Problem = Locate the line bearing "6_report,7720,0.264,0,0.306,0.466" in the material below, then reproduce it and each following line up to and including the line bearing "2_1_floorplan,6470,0.171,0,-,0.449".

______

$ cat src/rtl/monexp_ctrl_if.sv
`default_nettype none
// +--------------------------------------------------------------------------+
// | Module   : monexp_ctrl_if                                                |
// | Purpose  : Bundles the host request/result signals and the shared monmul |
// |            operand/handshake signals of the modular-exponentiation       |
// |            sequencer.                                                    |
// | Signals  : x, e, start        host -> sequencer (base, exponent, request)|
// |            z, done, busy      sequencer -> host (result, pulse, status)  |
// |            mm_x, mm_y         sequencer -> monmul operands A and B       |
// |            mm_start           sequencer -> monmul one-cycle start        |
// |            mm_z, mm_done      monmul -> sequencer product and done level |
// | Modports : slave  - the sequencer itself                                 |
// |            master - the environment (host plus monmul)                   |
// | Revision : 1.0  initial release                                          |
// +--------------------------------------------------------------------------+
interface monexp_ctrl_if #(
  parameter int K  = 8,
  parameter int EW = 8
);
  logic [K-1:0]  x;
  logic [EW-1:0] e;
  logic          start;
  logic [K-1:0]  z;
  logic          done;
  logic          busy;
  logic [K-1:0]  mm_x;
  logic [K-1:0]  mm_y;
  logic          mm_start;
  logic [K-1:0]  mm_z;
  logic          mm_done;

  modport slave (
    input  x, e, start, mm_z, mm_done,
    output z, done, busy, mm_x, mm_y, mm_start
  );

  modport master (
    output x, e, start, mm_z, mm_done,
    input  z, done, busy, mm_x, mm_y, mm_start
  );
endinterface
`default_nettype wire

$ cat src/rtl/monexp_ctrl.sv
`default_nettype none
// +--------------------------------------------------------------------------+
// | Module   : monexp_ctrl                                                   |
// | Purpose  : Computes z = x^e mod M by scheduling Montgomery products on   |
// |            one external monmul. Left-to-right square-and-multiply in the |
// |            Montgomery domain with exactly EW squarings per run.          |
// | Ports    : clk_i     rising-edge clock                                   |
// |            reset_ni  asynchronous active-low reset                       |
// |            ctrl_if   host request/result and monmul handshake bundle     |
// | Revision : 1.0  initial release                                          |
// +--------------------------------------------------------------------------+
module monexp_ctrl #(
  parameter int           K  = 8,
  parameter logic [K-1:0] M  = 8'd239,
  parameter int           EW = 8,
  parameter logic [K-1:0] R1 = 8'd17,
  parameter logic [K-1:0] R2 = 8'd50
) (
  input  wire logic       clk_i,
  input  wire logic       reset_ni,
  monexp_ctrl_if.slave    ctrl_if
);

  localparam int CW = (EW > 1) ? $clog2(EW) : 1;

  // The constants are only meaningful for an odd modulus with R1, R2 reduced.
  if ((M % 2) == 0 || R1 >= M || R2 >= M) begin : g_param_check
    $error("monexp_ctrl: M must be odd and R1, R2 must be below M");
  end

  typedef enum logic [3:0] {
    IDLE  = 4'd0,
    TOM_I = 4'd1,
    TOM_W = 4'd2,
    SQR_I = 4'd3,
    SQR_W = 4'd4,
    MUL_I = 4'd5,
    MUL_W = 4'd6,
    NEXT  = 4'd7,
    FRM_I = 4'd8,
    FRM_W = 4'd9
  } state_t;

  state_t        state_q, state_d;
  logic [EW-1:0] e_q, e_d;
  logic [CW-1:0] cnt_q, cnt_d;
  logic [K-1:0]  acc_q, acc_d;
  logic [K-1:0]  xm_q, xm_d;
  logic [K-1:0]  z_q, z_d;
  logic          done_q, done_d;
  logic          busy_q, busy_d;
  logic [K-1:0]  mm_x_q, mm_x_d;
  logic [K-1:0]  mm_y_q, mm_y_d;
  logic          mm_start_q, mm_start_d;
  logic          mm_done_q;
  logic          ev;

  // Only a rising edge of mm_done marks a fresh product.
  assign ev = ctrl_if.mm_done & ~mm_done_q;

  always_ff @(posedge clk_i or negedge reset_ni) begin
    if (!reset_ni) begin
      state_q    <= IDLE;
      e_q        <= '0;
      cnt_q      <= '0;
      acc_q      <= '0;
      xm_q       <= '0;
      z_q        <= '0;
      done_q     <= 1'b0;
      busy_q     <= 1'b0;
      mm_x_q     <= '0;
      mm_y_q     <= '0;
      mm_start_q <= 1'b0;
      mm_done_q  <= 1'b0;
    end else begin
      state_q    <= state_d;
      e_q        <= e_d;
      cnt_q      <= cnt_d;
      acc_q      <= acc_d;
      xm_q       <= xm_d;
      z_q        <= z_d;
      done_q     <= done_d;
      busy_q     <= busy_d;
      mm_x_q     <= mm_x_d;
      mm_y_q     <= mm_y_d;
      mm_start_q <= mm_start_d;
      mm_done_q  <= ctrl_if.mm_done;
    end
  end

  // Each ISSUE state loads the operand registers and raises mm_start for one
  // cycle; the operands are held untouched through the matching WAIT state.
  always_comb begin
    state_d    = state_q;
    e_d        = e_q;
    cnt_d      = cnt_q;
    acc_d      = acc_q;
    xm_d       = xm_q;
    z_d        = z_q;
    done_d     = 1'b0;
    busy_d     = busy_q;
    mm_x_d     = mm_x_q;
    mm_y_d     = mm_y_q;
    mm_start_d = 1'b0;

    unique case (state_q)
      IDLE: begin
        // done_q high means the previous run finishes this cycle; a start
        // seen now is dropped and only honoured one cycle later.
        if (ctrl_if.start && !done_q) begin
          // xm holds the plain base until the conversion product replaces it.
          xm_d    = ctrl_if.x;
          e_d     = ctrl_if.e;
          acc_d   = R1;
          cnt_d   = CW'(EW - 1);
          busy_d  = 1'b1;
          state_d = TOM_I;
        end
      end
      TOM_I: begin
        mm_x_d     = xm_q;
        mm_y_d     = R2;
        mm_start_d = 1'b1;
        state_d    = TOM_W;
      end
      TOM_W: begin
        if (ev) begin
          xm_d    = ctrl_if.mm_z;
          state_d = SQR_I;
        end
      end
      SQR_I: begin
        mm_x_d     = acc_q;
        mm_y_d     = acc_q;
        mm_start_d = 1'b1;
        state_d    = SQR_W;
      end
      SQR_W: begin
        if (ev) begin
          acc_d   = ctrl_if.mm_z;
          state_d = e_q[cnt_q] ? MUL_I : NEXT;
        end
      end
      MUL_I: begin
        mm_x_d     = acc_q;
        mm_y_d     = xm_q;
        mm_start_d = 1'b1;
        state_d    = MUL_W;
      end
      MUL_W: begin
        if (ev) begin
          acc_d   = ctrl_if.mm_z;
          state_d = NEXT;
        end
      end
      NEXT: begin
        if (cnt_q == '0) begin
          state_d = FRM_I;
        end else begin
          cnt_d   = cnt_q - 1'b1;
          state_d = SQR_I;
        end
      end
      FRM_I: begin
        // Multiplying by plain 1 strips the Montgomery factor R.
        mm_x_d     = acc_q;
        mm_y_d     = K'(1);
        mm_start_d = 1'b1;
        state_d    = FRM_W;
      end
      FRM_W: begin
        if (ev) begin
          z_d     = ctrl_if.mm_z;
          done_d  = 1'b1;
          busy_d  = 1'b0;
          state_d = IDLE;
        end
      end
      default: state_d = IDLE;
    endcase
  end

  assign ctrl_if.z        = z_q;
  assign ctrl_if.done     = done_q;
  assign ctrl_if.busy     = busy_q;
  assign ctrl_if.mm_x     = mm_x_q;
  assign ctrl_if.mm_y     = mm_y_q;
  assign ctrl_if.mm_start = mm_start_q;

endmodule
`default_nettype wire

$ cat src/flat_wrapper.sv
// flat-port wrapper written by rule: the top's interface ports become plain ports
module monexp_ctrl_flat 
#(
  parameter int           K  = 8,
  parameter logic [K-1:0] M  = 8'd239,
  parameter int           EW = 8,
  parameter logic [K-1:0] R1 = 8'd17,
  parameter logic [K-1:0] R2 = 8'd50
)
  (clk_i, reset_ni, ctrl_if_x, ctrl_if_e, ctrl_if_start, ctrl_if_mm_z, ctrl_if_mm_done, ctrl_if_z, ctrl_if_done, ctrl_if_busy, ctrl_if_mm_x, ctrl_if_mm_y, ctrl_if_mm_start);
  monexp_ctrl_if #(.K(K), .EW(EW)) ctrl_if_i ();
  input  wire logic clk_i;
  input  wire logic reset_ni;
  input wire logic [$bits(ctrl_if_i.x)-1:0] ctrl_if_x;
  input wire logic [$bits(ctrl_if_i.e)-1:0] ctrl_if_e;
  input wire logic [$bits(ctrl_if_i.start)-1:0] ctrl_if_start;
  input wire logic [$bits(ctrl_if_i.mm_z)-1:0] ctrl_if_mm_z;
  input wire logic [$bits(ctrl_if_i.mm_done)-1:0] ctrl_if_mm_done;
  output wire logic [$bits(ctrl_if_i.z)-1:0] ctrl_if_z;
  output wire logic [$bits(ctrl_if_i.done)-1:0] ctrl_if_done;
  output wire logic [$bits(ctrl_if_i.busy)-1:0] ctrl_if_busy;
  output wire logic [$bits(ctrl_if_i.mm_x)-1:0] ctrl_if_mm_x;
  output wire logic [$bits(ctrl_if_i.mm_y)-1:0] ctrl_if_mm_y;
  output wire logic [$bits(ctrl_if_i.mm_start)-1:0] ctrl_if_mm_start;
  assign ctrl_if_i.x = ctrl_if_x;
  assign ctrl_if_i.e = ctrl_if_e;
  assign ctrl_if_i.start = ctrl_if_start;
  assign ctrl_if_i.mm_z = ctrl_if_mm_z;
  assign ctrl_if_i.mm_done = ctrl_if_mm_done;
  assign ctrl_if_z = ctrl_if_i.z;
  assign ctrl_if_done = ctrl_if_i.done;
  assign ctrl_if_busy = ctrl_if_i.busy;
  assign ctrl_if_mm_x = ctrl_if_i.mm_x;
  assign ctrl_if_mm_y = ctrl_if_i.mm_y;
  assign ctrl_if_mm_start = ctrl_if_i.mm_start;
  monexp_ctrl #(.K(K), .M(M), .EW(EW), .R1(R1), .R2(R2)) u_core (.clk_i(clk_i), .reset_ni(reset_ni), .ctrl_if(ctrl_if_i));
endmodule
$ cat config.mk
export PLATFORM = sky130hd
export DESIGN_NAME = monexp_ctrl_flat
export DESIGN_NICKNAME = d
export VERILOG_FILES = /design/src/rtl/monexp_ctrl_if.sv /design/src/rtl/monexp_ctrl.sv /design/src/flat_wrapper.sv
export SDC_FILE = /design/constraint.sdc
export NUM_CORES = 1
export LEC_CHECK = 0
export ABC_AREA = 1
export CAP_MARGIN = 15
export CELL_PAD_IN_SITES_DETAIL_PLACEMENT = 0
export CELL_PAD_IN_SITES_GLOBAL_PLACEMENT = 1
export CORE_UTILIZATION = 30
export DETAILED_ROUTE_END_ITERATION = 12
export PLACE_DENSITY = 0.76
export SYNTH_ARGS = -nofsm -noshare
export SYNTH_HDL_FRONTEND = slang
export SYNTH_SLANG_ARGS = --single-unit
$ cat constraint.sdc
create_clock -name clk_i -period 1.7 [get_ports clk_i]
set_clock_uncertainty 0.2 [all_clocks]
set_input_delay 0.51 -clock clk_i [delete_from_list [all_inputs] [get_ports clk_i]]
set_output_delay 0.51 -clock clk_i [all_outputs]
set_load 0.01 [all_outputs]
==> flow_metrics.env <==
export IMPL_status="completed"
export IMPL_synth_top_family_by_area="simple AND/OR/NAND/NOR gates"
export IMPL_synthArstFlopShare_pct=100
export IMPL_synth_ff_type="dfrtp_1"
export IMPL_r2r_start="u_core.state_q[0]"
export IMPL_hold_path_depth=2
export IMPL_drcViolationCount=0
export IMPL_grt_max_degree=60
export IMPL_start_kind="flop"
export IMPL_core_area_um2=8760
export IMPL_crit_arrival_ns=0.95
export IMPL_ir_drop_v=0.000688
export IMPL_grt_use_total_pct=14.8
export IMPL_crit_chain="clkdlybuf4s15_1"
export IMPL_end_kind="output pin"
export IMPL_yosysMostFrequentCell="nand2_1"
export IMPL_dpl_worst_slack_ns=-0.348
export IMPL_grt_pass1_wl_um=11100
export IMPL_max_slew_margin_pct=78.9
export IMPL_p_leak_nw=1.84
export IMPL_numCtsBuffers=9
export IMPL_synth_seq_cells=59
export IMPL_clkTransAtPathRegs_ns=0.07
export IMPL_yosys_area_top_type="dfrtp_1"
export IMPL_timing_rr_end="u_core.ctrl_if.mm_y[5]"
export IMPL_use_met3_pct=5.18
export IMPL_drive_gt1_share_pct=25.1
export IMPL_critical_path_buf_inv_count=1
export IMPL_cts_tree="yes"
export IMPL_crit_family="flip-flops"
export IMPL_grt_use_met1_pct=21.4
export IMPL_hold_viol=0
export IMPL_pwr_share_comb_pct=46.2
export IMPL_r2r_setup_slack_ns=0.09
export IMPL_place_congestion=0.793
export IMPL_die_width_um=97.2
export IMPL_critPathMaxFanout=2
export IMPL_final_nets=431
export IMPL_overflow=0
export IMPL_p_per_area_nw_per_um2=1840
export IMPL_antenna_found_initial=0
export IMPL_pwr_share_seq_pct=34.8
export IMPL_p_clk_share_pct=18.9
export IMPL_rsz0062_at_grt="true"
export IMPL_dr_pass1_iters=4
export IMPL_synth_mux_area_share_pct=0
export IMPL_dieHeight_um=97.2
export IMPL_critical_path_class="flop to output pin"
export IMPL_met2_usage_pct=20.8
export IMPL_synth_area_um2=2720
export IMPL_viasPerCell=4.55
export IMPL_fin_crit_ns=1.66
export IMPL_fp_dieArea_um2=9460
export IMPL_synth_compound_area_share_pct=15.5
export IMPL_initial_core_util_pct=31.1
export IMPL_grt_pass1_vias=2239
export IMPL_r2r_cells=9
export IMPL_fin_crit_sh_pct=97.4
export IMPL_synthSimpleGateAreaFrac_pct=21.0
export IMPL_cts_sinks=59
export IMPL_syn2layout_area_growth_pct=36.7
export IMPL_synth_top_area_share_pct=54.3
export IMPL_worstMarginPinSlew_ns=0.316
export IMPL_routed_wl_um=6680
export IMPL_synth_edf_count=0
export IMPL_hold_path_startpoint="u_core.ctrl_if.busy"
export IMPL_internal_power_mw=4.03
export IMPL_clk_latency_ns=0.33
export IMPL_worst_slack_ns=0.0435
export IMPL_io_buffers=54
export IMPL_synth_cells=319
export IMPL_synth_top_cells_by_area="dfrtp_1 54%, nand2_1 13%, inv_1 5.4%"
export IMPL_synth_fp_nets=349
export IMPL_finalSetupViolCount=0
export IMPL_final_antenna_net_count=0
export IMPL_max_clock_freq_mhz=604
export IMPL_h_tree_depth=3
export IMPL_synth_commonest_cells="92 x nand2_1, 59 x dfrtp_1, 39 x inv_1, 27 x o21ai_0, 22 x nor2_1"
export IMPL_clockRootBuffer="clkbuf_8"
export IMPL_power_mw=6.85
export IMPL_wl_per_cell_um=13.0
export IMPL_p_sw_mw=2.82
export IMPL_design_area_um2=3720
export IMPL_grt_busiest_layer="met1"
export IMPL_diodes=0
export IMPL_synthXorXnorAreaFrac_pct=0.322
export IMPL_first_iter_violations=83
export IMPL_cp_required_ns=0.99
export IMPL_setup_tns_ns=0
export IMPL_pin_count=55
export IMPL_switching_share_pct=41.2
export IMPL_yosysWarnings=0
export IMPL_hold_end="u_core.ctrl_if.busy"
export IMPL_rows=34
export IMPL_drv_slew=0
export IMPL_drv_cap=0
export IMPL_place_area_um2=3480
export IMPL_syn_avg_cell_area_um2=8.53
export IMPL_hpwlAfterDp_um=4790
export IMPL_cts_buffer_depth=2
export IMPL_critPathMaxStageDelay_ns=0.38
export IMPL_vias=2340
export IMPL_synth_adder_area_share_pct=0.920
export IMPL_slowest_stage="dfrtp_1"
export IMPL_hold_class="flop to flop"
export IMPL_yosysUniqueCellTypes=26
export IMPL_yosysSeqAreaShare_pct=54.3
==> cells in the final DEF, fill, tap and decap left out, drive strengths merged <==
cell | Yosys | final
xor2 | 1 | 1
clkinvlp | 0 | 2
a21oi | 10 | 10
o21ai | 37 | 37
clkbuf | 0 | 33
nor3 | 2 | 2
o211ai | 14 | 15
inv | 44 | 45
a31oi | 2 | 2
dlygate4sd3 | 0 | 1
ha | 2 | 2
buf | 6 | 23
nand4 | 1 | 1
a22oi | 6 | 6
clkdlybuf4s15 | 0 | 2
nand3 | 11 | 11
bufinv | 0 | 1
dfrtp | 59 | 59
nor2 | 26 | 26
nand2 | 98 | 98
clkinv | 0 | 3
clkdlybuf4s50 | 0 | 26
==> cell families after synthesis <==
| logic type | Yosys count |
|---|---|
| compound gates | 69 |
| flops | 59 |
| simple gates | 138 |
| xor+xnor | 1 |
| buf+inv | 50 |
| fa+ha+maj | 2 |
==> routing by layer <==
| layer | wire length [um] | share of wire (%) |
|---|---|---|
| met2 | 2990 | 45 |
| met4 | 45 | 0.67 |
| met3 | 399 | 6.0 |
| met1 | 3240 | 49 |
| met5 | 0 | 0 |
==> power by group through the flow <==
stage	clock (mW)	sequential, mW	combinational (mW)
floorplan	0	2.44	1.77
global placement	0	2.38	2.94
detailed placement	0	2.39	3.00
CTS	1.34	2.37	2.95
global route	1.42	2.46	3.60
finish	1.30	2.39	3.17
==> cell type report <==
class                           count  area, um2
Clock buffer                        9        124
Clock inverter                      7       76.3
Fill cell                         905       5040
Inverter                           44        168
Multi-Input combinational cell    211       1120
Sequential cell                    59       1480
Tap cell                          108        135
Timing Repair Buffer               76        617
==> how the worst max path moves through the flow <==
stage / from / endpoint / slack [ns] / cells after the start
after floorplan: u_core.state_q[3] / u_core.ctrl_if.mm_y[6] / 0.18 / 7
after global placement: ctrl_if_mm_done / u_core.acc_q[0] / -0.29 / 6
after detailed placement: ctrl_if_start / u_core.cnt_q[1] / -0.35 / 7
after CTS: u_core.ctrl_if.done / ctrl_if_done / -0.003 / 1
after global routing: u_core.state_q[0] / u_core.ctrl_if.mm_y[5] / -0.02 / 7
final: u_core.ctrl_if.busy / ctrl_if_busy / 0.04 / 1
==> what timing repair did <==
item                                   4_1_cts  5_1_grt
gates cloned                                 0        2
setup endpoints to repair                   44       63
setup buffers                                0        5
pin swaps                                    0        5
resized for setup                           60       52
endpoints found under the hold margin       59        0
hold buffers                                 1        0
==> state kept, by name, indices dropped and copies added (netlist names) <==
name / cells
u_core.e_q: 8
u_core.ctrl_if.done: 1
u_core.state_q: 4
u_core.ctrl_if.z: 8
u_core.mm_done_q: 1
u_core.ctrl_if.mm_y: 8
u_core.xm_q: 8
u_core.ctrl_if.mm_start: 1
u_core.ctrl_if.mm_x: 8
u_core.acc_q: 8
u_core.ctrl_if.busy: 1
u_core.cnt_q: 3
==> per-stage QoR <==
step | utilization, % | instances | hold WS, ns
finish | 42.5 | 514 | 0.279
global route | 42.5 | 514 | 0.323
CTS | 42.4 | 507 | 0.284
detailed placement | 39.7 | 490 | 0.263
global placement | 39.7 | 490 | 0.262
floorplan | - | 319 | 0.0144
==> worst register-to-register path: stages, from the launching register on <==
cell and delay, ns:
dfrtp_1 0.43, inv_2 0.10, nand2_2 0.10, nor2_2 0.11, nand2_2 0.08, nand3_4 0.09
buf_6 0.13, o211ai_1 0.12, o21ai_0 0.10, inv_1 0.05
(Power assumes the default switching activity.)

______

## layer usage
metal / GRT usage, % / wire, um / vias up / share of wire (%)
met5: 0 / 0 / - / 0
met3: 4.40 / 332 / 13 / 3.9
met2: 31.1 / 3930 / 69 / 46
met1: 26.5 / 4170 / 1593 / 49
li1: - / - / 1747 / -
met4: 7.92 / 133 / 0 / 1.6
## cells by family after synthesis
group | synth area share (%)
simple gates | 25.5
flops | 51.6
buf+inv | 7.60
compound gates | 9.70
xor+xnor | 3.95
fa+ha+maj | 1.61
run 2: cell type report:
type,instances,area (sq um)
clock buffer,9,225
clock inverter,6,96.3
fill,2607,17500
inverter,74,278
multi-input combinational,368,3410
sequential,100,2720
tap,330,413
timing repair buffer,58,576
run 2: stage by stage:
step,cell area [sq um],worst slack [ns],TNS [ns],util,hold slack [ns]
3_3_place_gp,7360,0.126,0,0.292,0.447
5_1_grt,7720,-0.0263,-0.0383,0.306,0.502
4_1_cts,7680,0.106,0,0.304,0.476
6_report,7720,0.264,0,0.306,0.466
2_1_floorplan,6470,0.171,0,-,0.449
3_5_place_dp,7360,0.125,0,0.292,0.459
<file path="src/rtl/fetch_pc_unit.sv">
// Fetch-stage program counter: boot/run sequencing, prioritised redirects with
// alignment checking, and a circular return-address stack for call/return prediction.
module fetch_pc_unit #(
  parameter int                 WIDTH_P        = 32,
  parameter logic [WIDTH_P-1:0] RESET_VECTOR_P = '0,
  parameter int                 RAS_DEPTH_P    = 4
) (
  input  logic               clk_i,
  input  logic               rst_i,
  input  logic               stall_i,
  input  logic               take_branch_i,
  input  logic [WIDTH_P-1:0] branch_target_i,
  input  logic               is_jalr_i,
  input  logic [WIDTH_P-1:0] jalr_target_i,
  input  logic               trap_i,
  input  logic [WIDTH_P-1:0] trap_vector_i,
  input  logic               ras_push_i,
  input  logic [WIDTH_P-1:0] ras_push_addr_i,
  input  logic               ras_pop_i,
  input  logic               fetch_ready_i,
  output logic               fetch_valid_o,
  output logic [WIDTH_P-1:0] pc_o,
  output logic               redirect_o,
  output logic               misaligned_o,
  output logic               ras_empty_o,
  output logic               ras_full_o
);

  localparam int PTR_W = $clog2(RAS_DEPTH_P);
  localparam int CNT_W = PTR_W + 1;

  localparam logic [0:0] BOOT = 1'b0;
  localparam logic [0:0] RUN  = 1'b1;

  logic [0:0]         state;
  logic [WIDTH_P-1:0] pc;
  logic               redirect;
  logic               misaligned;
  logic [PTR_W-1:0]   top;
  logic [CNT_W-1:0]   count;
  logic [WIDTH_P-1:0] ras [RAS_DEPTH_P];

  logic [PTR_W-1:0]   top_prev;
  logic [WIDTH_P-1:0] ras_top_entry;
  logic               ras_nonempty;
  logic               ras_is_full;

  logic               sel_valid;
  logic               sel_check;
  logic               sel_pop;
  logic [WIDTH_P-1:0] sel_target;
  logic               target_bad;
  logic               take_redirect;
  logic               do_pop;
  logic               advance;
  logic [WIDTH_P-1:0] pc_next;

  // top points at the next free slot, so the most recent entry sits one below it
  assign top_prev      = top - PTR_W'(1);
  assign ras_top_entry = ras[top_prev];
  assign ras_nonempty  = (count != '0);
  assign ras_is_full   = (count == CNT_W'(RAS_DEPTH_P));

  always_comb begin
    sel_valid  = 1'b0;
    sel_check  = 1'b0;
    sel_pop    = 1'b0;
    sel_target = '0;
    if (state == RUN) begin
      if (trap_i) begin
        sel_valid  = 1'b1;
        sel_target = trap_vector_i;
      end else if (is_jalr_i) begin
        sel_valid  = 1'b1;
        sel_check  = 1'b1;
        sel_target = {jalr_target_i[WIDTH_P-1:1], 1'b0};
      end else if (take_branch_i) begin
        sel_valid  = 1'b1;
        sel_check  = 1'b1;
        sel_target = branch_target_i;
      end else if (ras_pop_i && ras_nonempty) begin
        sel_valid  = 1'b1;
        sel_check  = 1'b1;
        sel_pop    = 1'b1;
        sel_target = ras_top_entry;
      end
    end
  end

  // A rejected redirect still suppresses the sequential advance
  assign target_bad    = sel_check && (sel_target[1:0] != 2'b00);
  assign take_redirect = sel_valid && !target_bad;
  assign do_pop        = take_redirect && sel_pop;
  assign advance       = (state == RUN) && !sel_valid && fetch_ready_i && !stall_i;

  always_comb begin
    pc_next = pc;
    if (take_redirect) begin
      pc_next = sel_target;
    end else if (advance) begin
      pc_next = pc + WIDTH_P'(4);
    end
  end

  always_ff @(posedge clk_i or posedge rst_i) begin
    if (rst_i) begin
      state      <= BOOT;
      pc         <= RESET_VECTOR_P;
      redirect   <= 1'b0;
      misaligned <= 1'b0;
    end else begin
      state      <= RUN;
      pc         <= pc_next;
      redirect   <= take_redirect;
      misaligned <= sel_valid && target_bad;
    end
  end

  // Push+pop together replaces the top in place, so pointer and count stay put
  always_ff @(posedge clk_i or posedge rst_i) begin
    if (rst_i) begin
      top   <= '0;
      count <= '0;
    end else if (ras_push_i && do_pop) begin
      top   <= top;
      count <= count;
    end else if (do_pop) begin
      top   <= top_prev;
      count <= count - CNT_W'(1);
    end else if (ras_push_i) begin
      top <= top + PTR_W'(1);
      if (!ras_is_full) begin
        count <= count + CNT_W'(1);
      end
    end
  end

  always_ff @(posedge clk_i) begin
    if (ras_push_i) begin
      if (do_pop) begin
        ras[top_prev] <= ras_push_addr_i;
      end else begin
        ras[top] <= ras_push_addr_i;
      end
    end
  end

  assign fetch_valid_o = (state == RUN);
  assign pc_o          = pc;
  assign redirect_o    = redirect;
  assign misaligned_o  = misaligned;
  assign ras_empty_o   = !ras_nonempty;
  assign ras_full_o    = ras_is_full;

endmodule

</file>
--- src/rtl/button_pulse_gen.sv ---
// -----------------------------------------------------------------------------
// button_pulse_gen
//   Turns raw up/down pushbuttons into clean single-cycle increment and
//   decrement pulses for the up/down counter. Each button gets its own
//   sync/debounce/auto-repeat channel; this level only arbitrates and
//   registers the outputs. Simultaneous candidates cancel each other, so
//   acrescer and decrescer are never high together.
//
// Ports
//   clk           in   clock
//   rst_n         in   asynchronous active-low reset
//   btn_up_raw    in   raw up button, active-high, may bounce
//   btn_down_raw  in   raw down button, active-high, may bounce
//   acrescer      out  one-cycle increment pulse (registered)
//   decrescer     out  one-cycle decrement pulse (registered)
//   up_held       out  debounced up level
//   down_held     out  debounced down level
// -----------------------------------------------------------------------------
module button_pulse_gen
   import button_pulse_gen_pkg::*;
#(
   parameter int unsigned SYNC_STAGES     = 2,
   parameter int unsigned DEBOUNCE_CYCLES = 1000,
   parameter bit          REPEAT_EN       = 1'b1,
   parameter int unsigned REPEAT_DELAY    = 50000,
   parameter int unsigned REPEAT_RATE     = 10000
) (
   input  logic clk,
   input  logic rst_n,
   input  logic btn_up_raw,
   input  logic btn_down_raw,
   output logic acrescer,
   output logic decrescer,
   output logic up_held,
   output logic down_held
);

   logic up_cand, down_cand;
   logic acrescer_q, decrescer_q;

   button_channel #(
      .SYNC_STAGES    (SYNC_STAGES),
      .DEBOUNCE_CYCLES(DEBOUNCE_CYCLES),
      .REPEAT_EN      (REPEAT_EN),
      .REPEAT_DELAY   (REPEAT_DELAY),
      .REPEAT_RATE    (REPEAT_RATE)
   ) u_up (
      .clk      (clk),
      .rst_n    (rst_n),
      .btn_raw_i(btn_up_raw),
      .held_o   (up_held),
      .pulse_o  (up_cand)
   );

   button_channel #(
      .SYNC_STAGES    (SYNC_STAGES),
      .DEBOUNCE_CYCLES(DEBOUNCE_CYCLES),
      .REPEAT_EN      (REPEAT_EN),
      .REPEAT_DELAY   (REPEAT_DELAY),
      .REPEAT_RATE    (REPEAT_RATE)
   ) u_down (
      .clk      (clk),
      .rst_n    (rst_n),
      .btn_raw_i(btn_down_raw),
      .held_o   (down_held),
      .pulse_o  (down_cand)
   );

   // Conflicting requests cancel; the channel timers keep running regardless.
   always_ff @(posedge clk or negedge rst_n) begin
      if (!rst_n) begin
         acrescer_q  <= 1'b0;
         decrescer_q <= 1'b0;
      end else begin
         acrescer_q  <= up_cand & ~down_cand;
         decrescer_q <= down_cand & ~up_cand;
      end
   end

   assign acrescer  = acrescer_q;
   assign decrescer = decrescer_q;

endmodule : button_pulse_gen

______

Solved problem =
6_report,7720,0.264,0,0.306,0.466
2_1_floorplan,6470,0.171,0,-,0.449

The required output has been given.